Willie Frazer | |
Birth Name: | William Frederick Frazer |
Birth Date: | 8 July 1960 |
Death Place: | Craigavon, Northern Ireland |
Citizenship: | British |
Otherparty: | Protestant Coalition (2013 - 2015) UIM (1996 - 1998) |
Occupation: | Activist, advocate |
William Frederick Frazer (8 July 1960 – 28 June 2019)[1] was a Northern Irish Ulster loyalist activist and advocate for those affected by Irish republican violence in Northern Ireland. He was the founder and leader of the pressure group Families Acting for Innocent Relatives (FAIR). He was also a leader of the Love Ulster campaign and then, the Belfast City Hall flag protests. In 2019, from evidence gained in a police report, journalist Mandy McAuley asserted that the Ulster Defence Association had been supplied weapons, in the late 1980s, by the Ulster Resistance and that Frazer was the point of contact for those supplies. She asserted that multiple sources also confirmed this to be true.[2] Those weapons were linked to at least 70 paramilitary murders.[3]

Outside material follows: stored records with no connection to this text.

`src/rtl/glitch_pkg.sv`:
```
// Shared definitions for the glitch trigger path: FSM state encoding and default widths.
package glitch_pkg;

  localparam int CNT_W_DEF       = 24;
  localparam int PW_W_DEF        = 8;
  localparam int REP_W_DEF       = 8;
  localparam int SYNC_STAGES_DEF = 2;
  localparam int TO_W_DEF        = 32;

  localparam logic [2:0] ST_IDLE  = 3'd0;
  localparam logic [2:0] ST_ARMED = 3'd1;
  localparam logic [2:0] ST_DELAY = 3'd2;
  localparam logic [2:0] ST_PULSE = 3'd3;
  localparam logic [2:0] ST_GAP   = 3'd4;
  localparam logic [2:0] ST_DONE  = 3'd5;

  typedef enum logic [2:0] {
    IDLE  = ST_IDLE,
    ARMED = ST_ARMED,
    DELAY = ST_DELAY,
    PULSE = ST_PULSE,
    GAP   = ST_GAP,
    DONE  = ST_DONE
  } state_e;

endpackage

```
`src/rtl/glitch_trigger_delay_if.sv`:
```
// Software/target-facing bundle of the trigger delay: arm/abort control, config, target event, status.
interface glitch_trigger_delay_if
  import glitch_pkg::*;
#(
  parameter int CNT_W = CNT_W_DEF,
  parameter int PW_W  = PW_W_DEF,
  parameter int REP_W = REP_W_DEF,
  parameter int TO_W  = TO_W_DEF
);

  logic             arm;
  logic             abort;
  logic             ext_trig;
  logic             edge_sel;
  logic [CNT_W-1:0] cfg_delay;
  logic [PW_W-1:0]  cfg_width;
  logic [REP_W-1:0] cfg_repeat;
  logic [CNT_W-1:0] cfg_gap;
  logic [TO_W-1:0]  cfg_timeout;
  logic             trig;
  logic             armed;
  logic             busy;
  logic             done;
  logic             timed_out;

  modport master (
    output arm, abort, ext_trig, edge_sel,
    output cfg_delay, cfg_width, cfg_repeat, cfg_gap, cfg_timeout,
    input  trig, armed, busy, done, timed_out
  );

  modport slave (
    input  arm, abort, ext_trig, edge_sel,
    input  cfg_delay, cfg_width, cfg_repeat, cfg_gap, cfg_timeout,
    output trig, armed, busy, done, timed_out
  );

endinterface

```
`src/rtl/sync_edge_detect.sv`:
```
// Synchronises an async level into clk and flags one selected edge (rising or falling).
// edge_o is combinational from the last sync flop and one history flop: SYNC_STAGES cycles after the input moves.
module sync_edge_detect #(
  parameter int SYNC_STAGES = 2
) (
  input  logic clk,
  input  logic rst,
  input  logic async_i,
  input  logic fall_i,
  output logic edge_o
);

  logic [SYNC_STAGES-1:0] sync_q;
  logic                   prev_q;
  logic                   lvl;

  assign lvl = sync_q[SYNC_STAGES-1];

  always_ff @(posedge clk) begin
    if (rst) begin
      sync_q <= '0;
      prev_q <= 1'b0;
    end else begin
      sync_q <= {sync_q[SYNC_STAGES-2:0], async_i};
      prev_q <= lvl;
    end
  end

  assign edge_o = fall_i ? (prev_q & ~lvl) : (~prev_q & lvl);

endmodule

```
`src/rtl/glitch_trigger_delay.sv`:
```
// Armed target-event delay and trig burst generator; all status/trig outputs are flops of next state.
// First trig rises cfg_delay+1 cycles after the synchronised edge; ARMED timeout exists only with GLITCH_TRIG_TIMEOUT_EN.
module glitch_trigger_delay
  import glitch_pkg::*;
#(
  parameter int CNT_W       = CNT_W_DEF,
  parameter int PW_W        = PW_W_DEF,
  parameter int REP_W       = REP_W_DEF,
  parameter int SYNC_STAGES = SYNC_STAGES_DEF,
  parameter int TO_W        = TO_W_DEF
) (
  input logic                   clk,
  input logic                   rst,
  glitch_trigger_delay_if.slave bus
);

  state_e           state_q, state_d;
  logic [CNT_W-1:0] cnt_q, cnt_d;
  logic [REP_W-1:0] rep_q, rep_d;
  logic [CNT_W-1:0] dly_q;
  logic [CNT_W-1:0] gap_m1_q;
  logic [PW_W-1:0]  wid_m1_q;
  logic             sel_q;
  logic             edge_det;
  logic             arm_take;
  logic             to_hit;
  logic             trig_q, armed_q, busy_q, done_q, timed_out_q;

  sync_edge_detect #(
    .SYNC_STAGES(SYNC_STAGES)
  ) u_sync_edge (
    .clk    (clk),
    .rst    (rst),
    .async_i(bus.ext_trig),
    .fall_i (sel_q),
    .edge_o (edge_det)
  );

  assign arm_take = (state_q == IDLE) && bus.arm && !bus.abort;

`ifdef GLITCH_TRIG_TIMEOUT_EN
  logic [TO_W-1:0] tcnt_q, tcnt_d;
  logic            to_en_q;
`else
  logic [TO_W-1:0] unused_timeout;
  assign unused_timeout = bus.cfg_timeout;
`endif

  always_comb begin
    state_d = state_q;
    cnt_d   = cnt_q;
    rep_d   = rep_q;
    to_hit  = 1'b0;
`ifdef GLITCH_TRIG_TIMEOUT_EN
    tcnt_d  = tcnt_q;
`endif
    case (state_q)
      IDLE: begin
        if (bus.arm) state_d = ARMED;
      end
      ARMED: begin
        // An edge in the timeout cycle takes priority over the timeout.
        if (edge_det) begin
          if (dly_q == '0) begin
            state_d = PULSE;
            cnt_d   = CNT_W'(wid_m1_q);
          end else begin
            state_d = DELAY;
            cnt_d   = dly_q - CNT_W'(1);
          end
        end
`ifdef GLITCH_TRIG_TIMEOUT_EN
        else if (to_en_q && (tcnt_q == '0)) begin
          state_d = IDLE;
          to_hit  = 1'b1;
        end else begin
          tcnt_d = tcnt_q - TO_W'(1);
        end
`endif
      end
      DELAY: begin
        if (cnt_q == '0) begin
          state_d = PULSE;
          cnt_d   = CNT_W'(wid_m1_q);
        end else begin
          cnt_d = cnt_q - CNT_W'(1);
        end
      end
      PULSE: begin
        if (cnt_q == '0) begin
          if (rep_q != '0) begin
            state_d = GAP;
            cnt_d   = gap_m1_q;
            rep_d   = rep_q - REP_W'(1);
          end else begin
            state_d = DONE;
          end
        end else begin
          cnt_d = cnt_q - CNT_W'(1);
        end
      end
      GAP: begin
        if (cnt_q == '0) begin
          state_d = PULSE;
          cnt_d   = CNT_W'(wid_m1_q);
        end else begin
          cnt_d = cnt_q - CNT_W'(1);
        end
      end
      DONE:    state_d = IDLE;
      default: state_d = IDLE;
    endcase
    if (bus.abort) begin
      state_d = IDLE;
      to_hit  = 1'b0;
    end
  end

  always_ff @(posedge clk) begin
    if (rst) begin
      state_q     <= IDLE;
      cnt_q       <= '0;
      rep_q       <= '0;
      dly_q       <= '0;
      gap_m1_q    <= '0;
      wid_m1_q    <= '0;
      sel_q       <= 1'b0;
      trig_q      <= 1'b0;
      armed_q     <= 1'b0;
      busy_q      <= 1'b0;
      done_q      <= 1'b0;
      timed_out_q <= 1'b0;
`ifdef GLITCH_TRIG_TIMEOUT_EN
      tcnt_q      <= '0;
      to_en_q     <= 1'b0;
`endif
    end else begin
      state_q     <= state_d;
      cnt_q       <= cnt_d;
      rep_q       <= rep_d;
      trig_q      <= (state_d == PULSE);
      armed_q     <= (state_d == ARMED);
      busy_q      <= (state_d inside {DELAY, PULSE, GAP});
      done_q      <= (state_d == DONE);
      timed_out_q <= to_hit;
`ifdef GLITCH_TRIG_TIMEOUT_EN
      tcnt_q      <= tcnt_d;
`endif
      // Zero-valued width/repeat/gap behave as one; store them pre-decremented.
      if (arm_take) begin
        dly_q    <= bus.cfg_delay;
        wid_m1_q <= (bus.cfg_width == '0) ? '0 : bus.cfg_width - PW_W'(1);
        gap_m1_q <= (bus.cfg_gap == '0) ? '0 : bus.cfg_gap - CNT_W'(1);
        rep_q    <= (bus.cfg_repeat == '0) ? '0 : bus.cfg_repeat - REP_W'(1);
        sel_q    <= bus.edge_sel;
`ifdef GLITCH_TRIG_TIMEOUT_EN
        tcnt_q   <= bus.cfg_timeout - TO_W'(1);
        to_en_q  <= (bus.cfg_timeout != '0);
`endif
      end
    end
  end

  assign bus.trig      = trig_q;
  assign bus.armed     = armed_q;
  assign bus.busy      = busy_q;
  assign bus.done      = done_q;
  assign bus.timed_out = timed_out_q;

endmodule

```
`src/flat_wrapper.sv`:
```
// flat-port wrapper written by rule: the top's interface ports become plain ports
module glitch_trigger_delay_flat import glitch_pkg::*;
#(
  parameter int CNT_W       = CNT_W_DEF,
  parameter int PW_W        = PW_W_DEF,
  parameter int REP_W       = REP_W_DEF,
  parameter int SYNC_STAGES = SYNC_STAGES_DEF,
  parameter int TO_W        = TO_W_DEF
)
  (clk, rst, bus_arm, bus_abort, bus_ext_trig, bus_edge_sel, bus_cfg_delay, bus_cfg_width, bus_cfg_repeat, bus_cfg_gap, bus_cfg_timeout, bus_trig, bus_armed, bus_busy, bus_done, bus_timed_out);
  glitch_trigger_delay_if #(.CNT_W(CNT_W), .PW_W(PW_W), .REP_W(REP_W), .TO_W(TO_W)) bus_i ();
  input logic clk;
  input logic rst;
  input wire logic [$bits(bus_i.arm)-1:0] bus_arm;
  input wire logic [$bits(bus_i.abort)-1:0] bus_abort;
  input wire logic [$bits(bus_i.ext_trig)-1:0] bus_ext_trig;
  input wire logic [$bits(bus_i.edge_sel)-1:0] bus_edge_sel;
  input wire logic [$bits(bus_i.cfg_delay)-1:0] bus_cfg_delay;
  input wire logic [$bits(bus_i.cfg_width)-1:0] bus_cfg_width;
  input wire logic [$bits(bus_i.cfg_repeat)-1:0] bus_cfg_repeat;
  input wire logic [$bits(bus_i.cfg_gap)-1:0] bus_cfg_gap;
  input wire logic [$bits(bus_i.cfg_timeout)-1:0] bus_cfg_timeout;
  output wire logic [$bits(bus_i.trig)-1:0] bus_trig;
  output wire logic [$bits(bus_i.armed)-1:0] bus_armed;
  output wire logic [$bits(bus_i.busy)-1:0] bus_busy;
  output wire logic [$bits(bus_i.done)-1:0] bus_done;
  output wire logic [$bits(bus_i.timed_out)-1:0] bus_timed_out;
  assign bus_i.arm = bus_arm;
  assign bus_i.abort = bus_abort;
  assign bus_i.ext_trig = bus_ext_trig;
  assign bus_i.edge_sel = bus_edge_sel;
  assign bus_i.cfg_delay = bus_cfg_delay;
  assign bus_i.cfg_width = bus_cfg_width;
  assign bus_i.cfg_repeat = bus_cfg_repeat;
  assign bus_i.cfg_gap = bus_cfg_gap;
  assign bus_i.cfg_timeout = bus_cfg_timeout;
  assign bus_trig = bus_i.trig;
  assign bus_armed = bus_i.armed;
  assign bus_busy = bus_i.busy;
  assign bus_done = bus_i.done;
  assign bus_timed_out = bus_i.timed_out;
  glitch_trigger_delay #(.CNT_W(CNT_W), .PW_W(PW_W), .REP_W(REP_W), .SYNC_STAGES(SYNC_STAGES), .TO_W(TO_W)) u_core (.clk(clk), .rst(rst), .bus(bus_i));
endmodule
```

William Frazer grew up in the village of Whitecross, County Armagh, Northern Ireland, as one of nine children, with his parents Bertie and Margaret. He was an ex-member of the Territorial Army,[4] and a member of the Free Presbyterian Church of Ulster. He attended a local Catholic school and played Gaelic football up to U14 level. Frazer described his early years as a “truly cross-community lifestyle”.[5] Growing up, he was a fan of the American actor John Wayne and wrestling.[6] His father, who was a part-time member of the British Army's Ulster Defence Regiment (UDR) and a council worker, was killed by the Provisional Irish Republican Army (IRA) on 30 August 1975. The family home had previously been attacked with petrol bombs and gunfire which Frazer claimed were IRA men, due to Bertie's UDR membership. Frazer has stated that his family was well respected in the area including by "old-school IRA men" and received Mass cards from Catholic neighbours expressing their sorrow over his father's killing. Frazer believes an IRA member helped carry the coffin at his father's funeral.[5] Over the next ten years four members of Frazer's family who were members or ex-members of the Royal Ulster Constabulary or British Army were killed by the IRA. An uncle of Frazer's who was a member of the UDR was also wounded in a gun attack.

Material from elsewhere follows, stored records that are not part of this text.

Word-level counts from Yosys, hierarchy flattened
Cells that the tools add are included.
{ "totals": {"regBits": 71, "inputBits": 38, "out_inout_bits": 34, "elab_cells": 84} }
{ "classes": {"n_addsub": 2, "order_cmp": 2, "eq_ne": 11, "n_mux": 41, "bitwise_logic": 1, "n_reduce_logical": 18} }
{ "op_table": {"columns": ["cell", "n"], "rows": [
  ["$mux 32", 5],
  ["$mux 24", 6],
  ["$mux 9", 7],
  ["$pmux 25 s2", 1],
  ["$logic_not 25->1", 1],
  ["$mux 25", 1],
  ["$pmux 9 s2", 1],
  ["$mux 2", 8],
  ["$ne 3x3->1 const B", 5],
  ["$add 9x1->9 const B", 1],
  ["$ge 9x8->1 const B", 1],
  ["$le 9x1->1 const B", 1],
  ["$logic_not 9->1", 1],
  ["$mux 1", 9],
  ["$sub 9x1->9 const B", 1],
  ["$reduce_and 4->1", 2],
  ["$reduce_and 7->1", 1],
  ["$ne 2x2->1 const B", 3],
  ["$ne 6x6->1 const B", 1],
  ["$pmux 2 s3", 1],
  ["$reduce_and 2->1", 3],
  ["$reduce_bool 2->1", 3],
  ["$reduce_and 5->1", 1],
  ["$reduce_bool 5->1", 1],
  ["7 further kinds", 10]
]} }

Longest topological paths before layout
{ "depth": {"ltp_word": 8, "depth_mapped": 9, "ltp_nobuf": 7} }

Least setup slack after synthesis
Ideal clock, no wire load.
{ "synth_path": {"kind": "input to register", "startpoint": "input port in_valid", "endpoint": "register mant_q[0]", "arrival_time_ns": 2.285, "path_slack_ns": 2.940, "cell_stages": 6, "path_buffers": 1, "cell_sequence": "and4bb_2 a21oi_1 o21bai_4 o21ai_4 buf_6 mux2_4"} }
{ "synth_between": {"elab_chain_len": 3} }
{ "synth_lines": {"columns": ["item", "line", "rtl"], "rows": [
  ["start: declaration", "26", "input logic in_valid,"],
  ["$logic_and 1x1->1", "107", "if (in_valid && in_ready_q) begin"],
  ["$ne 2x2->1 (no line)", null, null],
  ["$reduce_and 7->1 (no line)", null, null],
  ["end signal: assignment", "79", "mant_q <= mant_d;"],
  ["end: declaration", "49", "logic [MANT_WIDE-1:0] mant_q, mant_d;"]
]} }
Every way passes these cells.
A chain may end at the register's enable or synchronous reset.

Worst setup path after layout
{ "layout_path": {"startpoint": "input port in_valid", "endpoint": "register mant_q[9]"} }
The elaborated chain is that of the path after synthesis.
## src/rtl/vdac_sar_ctrl_pkg.sv

```systemverilog
// Shared types and constants for the SAR controller driving the temperature-sensor vdac.
package vdac_sar_ctrl_pkg;

    typedef enum logic [1:0] {
        ST_IDLE    = 2'd0,
        ST_SETTLE  = 2'd1,
        ST_COMPARE = 2'd2,
        ST_DONE    = 2'd3
    } state_t;

    localparam int SYNC_DEPTH = 2;

    // Mid-scale code: MSB set, all lower bits clear; callers truncate to their width.
    function automatic logic [31:0] mid_scale(input int width);
        return 32'd1 << (width - 1);
    endfunction

endpackage

```

## src/rtl/vdac_sar_ctrl_cmp_sync.sv

```systemverilog
// Multi-flop synchronizer for asynchronous analog-comparator outputs, reset to 0.
module cmp_sync #(
    parameter int DEPTH = 2
) (
    input  logic i_clk,
    input  logic i_rst_n,
    input  logic i_d,
    output logic o_q
);

    logic [DEPTH-1:0] r_sync;

    always_ff @(posedge i_clk or negedge i_rst_n) begin
        if (!i_rst_n) begin
            r_sync <= '0;
        end else begin
            r_sync <= {r_sync[DEPTH-2:0], i_d};
        end
    end

    assign o_q = r_sync[DEPTH-1];

endmodule

```

## src/rtl/vdac_sar_ctrl.sv

```systemverilog
// Successive-approximation controller: binary-searches the vdac code against the
// synchronized comparator, one bit per settle+compare step.
module vdac_sar_ctrl
    import vdac_sar_ctrl_pkg::*;
#(
    parameter int BITWIDTH      = 6,
    parameter int SETTLE_CYCLES = 8
) (
    input  logic                i_clk,
    input  logic                i_rst_n,
    input  logic                i_enable,
    input  logic                i_start,
    input  logic                i_continuous,
    input  logic                i_cmp,
    output logic [BITWIDTH-1:0] o_dac_data,
    output logic                o_dac_en,
    output logic                o_busy,
    output logic                o_done,
    output logic [BITWIDTH-1:0] o_result
);

    localparam int CW = $clog2(SETTLE_CYCLES + 1);
    localparam int KW = (BITWIDTH > 1) ? $clog2(BITWIDTH) : 1;
    localparam logic [CW-1:0]       CNT_LAST  = CW'(SETTLE_CYCLES - 1);
    localparam logic [KW-1:0]       K_MSB     = KW'(BITWIDTH - 1);
    localparam logic [BITWIDTH-1:0] MID_SCALE = BITWIDTH'(mid_scale(BITWIDTH));

    state_t              r_state, w_state_nxt;
    logic [BITWIDTH-1:0] r_code, w_code_nxt;
    logic [BITWIDTH-1:0] r_result, w_result_nxt;
    logic [KW-1:0]       r_k, w_k_nxt, w_k_dec;
    logic [CW-1:0]       r_cnt, w_cnt_nxt;
    logic                w_cmp_s;
    logic                w_restart;

    cmp_sync #(
        .DEPTH (SYNC_DEPTH)
    ) u_cmp_sync (
        .i_clk   (i_clk),
        .i_rst_n (i_rst_n),
        .i_d     (i_cmp),
        .o_q     (w_cmp_s)
    );

    always_ff @(posedge i_clk or negedge i_rst_n) begin
        if (!i_rst_n) begin
            r_state  <= ST_IDLE;
            r_code   <= '0;
            r_result <= '0;
            r_k      <= '0;
            r_cnt    <= '0;
        end else begin
            r_state  <= w_state_nxt;
            r_code   <= w_code_nxt;
            r_result <= w_result_nxt;
            r_k      <= w_k_nxt;
            r_cnt    <= w_cnt_nxt;
        end
    end

    assign w_restart = i_enable && i_continuous;
    assign w_k_dec   = r_k - 1'b1;

    always_comb begin
        w_state_nxt  = r_state;
        w_code_nxt   = r_code;
        w_result_nxt = r_result;
        w_k_nxt      = r_k;
        w_cnt_nxt    = r_cnt;
        case (r_state)
            ST_IDLE: begin
                if (i_enable && i_start) begin
                    w_code_nxt  = MID_SCALE;
                    w_k_nxt     = K_MSB;
                    w_cnt_nxt   = '0;
                    w_state_nxt = ST_SETTLE;
                end
            end
            ST_SETTLE: begin
                if (!i_enable) begin
                    w_state_nxt = ST_IDLE;
                end else if (r_cnt == CNT_LAST) begin
                    w_state_nxt = ST_COMPARE;
                end else begin
                    w_cnt_nxt = r_cnt + 1'b1;
                end
            end
            ST_COMPARE: begin
                // An abort here beats the DONE transition, so the result stays untouched.
                if (!i_enable) begin
                    w_state_nxt = ST_IDLE;
                end else begin
                    w_code_nxt[r_k] = w_cmp_s;
                    if (r_k != '0) begin
                        w_code_nxt[w_k_dec] = 1'b1;
                        w_k_nxt             = w_k_dec;
                        w_cnt_nxt           = '0;
                        w_state_nxt         = ST_SETTLE;
                    end else begin
                        w_result_nxt = w_code_nxt;
                        w_state_nxt  = ST_DONE;
                    end
                end
            end
            ST_DONE: begin
                if (w_restart) begin
                    w_code_nxt  = MID_SCALE;
                    w_k_nxt     = K_MSB;
                    w_cnt_nxt   = '0;
                    w_state_nxt = ST_SETTLE;
                end else begin
                    w_state_nxt = ST_IDLE;
                end
            end
            default: w_state_nxt = ST_IDLE;
        endcase
    end

    assign o_dac_data = r_code;
    assign o_result   = r_result;
    assign o_dac_en   = (r_state != ST_IDLE);
    assign o_done     = (r_state == ST_DONE);
    assign o_busy     = (r_state == ST_SETTLE) || (r_state == ST_COMPARE) ||
                        ((r_state == ST_DONE) && w_restart);

endmodule

```
## src/rtl/vx_bitmanip_seq.sv

```systemverilog
// ============================================================================
// vx_bitmanip_seq
// ----------------------------------------------------------------------------
// Issue sequencer that lets NUM_REQS requesters share one bitmanip datapath.
// One op is in flight at a time: IDLE picks a winner (round-robin), EXEC runs
// the datapath for 1 cycle (single) or MULTI_LAT cycles (iterative), RESP
// holds the result until the commit stage accepts it.
//
// Ports
//   clk          : clock, all state on the rising edge
//   reset_n      : asynchronous, active-low reset
//   req_valid    : [NUM_REQS]        per-requester request valid
//   req_op       : [NUM_REQS*OPW]    per-requester op_type
//   req_multi    : [NUM_REQS]        per-requester "op is iterative" flag
//   req_tag      : [NUM_REQS*TAG_W]  per-requester opaque tag
//   req_ready    : [NUM_REQS]        per-requester accept (combinational)
//   exe_grant    : [NUM_REQS]        one-hot operand-mux select, zero outside EXEC
//   exe_op       : [OPW]             latched op, zero outside EXEC
//   exe_start    : one-cycle start pulse on the first EXEC cycle
//   exe_busy     : datapath executing
//   rsp_valid    : result ready for commit
//   rsp_ready    : commit accepts
//   rsp_tag      : [TAG_W]           tag of the completing op
//   rsp_src      : [SRC_W]           index of the originating requester
//   busy_cycles  : [32]              wrapping count of exe_busy cycles
// ============================================================================
module vx_bitmanip_seq #(
    parameter int          NUM_REQS    = 2,
    parameter int          OPW         = 4,
    parameter int          TAG_W       = 64,
    parameter int          MULTI_LAT   = 8,
    // Reset value of busy_cycles; leave at 0 for normal use.
    parameter logic [31:0] BUSY_PRESET = 32'd0,
    localparam int         SRC_W       = (NUM_REQS > 1) ? $clog2(NUM_REQS) : 1
) (
    input  logic                      clk,
    input  logic                      reset_n,
    input  logic [NUM_REQS-1:0]       req_valid,
    input  logic [NUM_REQS*OPW-1:0]   req_op,
    input  logic [NUM_REQS-1:0]       req_multi,
    input  logic [NUM_REQS*TAG_W-1:0] req_tag,
    output logic [NUM_REQS-1:0]       req_ready,
    output logic [NUM_REQS-1:0]       exe_grant,
    output logic [OPW-1:0]            exe_op,
    output logic                      exe_start,
    output logic                      exe_busy,
    output logic                      rsp_valid,
    input  logic                      rsp_ready,
    output logic [TAG_W-1:0]          rsp_tag,
    output logic [SRC_W-1:0]          rsp_src,
    output logic [31:0]               busy_cycles
);

    typedef enum logic [1:0] {
        S_IDLE = 2'd0,
        S_EXEC = 2'd1,
        S_RESP = 2'd2
    } state_t;

    state_t             state_reg, state_next;
    logic [7:0]         cnt_reg;
    logic [SRC_W-1:0]   last_reg;
    logic [SRC_W-1:0]   src_reg;
    logic [OPW-1:0]     op_reg;
    logic [TAG_W-1:0]   tag_reg;
    logic               first_reg;
    logic               armed_reg;
    logic [31:0]        busy_reg;

    // Per-requester views of the packed request buses.
    logic [OPW-1:0]     op_arr  [NUM_REQS];
    logic [TAG_W-1:0]   tag_arr [NUM_REQS];

    generate
        for (genvar gi = 0; gi < NUM_REQS; gi++) begin : g_unpack
            assign op_arr[gi]  = req_op[gi*OPW +: OPW];
            assign tag_arr[gi] = req_tag[gi*TAG_W +: TAG_W];
        end
    endgenerate

    // ------------------------------------------------------------------
    // Round-robin pick: scan starting one past the last accepted requester.
    // ------------------------------------------------------------------
    logic             found;
    logic [SRC_W-1:0] win_idx;
    int               scan_idx;

    always_comb begin
        found    = 1'b0;
        win_idx  = '0;
        scan_idx = 0;
        for (int i = 0; i < NUM_REQS; i++) begin
            scan_idx = (int'(last_reg) + 1 + i) % NUM_REQS;
            if (!found && req_valid[SRC_W'(scan_idx)]) begin
                found   = 1'b1;
                win_idx = SRC_W'(scan_idx);
            end
        end
    end

    // ------------------------------------------------------------------
    // Next-state / accept logic.
    // armed_reg keeps req_ready low until the first clock edge after reset
    // release, so nothing is accepted in the partial cycle following it.
    // ------------------------------------------------------------------
    logic accept;

    always_comb begin
        state_next = state_reg;
        req_ready  = '0;
        accept     = 1'b0;
        case (state_reg)
            S_IDLE: begin
                if (found && armed_reg) begin
                    req_ready[win_idx] = 1'b1;
                    accept             = 1'b1;
                    state_next         = S_EXEC;
                end
            end
            S_EXEC: begin
                if (cnt_reg == 8'd0) begin
                    state_next = S_RESP;
                end
            end
            S_RESP: begin
                if (rsp_ready) begin
                    state_next = S_IDLE;
                end
            end
            default: state_next = S_IDLE;
        endcase
    end

    // ------------------------------------------------------------------
    // State and latches.
    // ------------------------------------------------------------------
    always_ff @(posedge clk or negedge reset_n) begin
        if (!reset_n) begin
            state_reg <= S_IDLE;
            cnt_reg   <= 8'd0;
            last_reg  <= SRC_W'(NUM_REQS - 1);
            src_reg   <= '0;
            op_reg    <= '0;
            tag_reg   <= '0;
            first_reg <= 1'b0;
            armed_reg <= 1'b0;
            busy_reg  <= BUSY_PRESET;
        end else begin
            state_reg <= state_next;
            armed_reg <= 1'b1;
            first_reg <= accept;
            if (accept) begin
                op_reg   <= op_arr[win_idx];
                tag_reg  <= tag_arr[win_idx];
                src_reg  <= win_idx;
                last_reg <= win_idx;
                // Counter holds the number of EXEC cycles still to follow.
                cnt_reg  <= req_multi[win_idx] ? 8'(MULTI_LAT - 1) : 8'd0;
            end else if (state_reg == S_EXEC && cnt_reg != 8'd0) begin
                cnt_reg <= cnt_reg - 8'd1;
            end
            if (state_reg == S_EXEC) begin
                busy_reg <= busy_reg + 32'd1;
            end
        end
    end

    // ------------------------------------------------------------------
    // Outputs: datapath and response fields are gated to zero outside the
    // state in which they are meaningful.
    // ------------------------------------------------------------------
    assign exe_busy    = (state_reg == S_EXEC);
    assign exe_start   = exe_busy && first_reg;
    assign exe_op      = exe_busy ? op_reg : '0;
    assign rsp_valid   = (state_reg == S_RESP);
    assign rsp_tag     = rsp_valid ? tag_reg : '0;
    assign rsp_src     = rsp_valid ? src_reg : '0;
    assign busy_cycles = busy_reg;

    generate
        for (genvar gi = 0; gi < NUM_REQS; gi++) begin : g_grant
            assign exe_grant[gi] = exe_busy && (src_reg == SRC_W'(gi));
        end
    endgenerate

endmodule

```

Soon after his father's death, the IRA began targeting Frazer's older brother who was also a UDR member. Like many South Armagh unionists, the family moved north to the village of Markethill.[5] After leaving school, Frazer worked as a plasterer for a period before serving in the British Army for nine years. Following this he worked for a local haulage company, then set up his own haulage company, which he later sold.
During the Drumcree conflict, Frazer was a supporter of the Portadown Orange Order who were demanding the right to march down the Garvaghy Road against the wishes of local residents. Frazer was president of his local Apprentice Boys club at the time.
For a brief period after selling his haulage firm Frazer ran "The Spot", a nightclub in Tandragee, County Armagh, which closed down after two Ulster Protestant civilians who had been in the club, Andrew Robb and David McIlwaine, were stabbed to death in February 2000 by the Ulster Volunteer Force (UVF), after one of them had allegedly made derogatory remarks about dead UVF Mid-Ulster Brigade leader Richard Jameson.[7] Frazer was confronted in an interview on BBC Radio Ulster about the murders by the father of one of the victims, Paul McIlwaine. During the Smithwick Tribunal (set up to investigate allegations of collusion in the 1989 Jonesborough ambush) it was alleged by a member of Garda Síochána that Frazer was a part of a loyalist paramilitary group called the Red Hand Commando.[8] [9] Frazer denied the allegations, saying they put his life in danger.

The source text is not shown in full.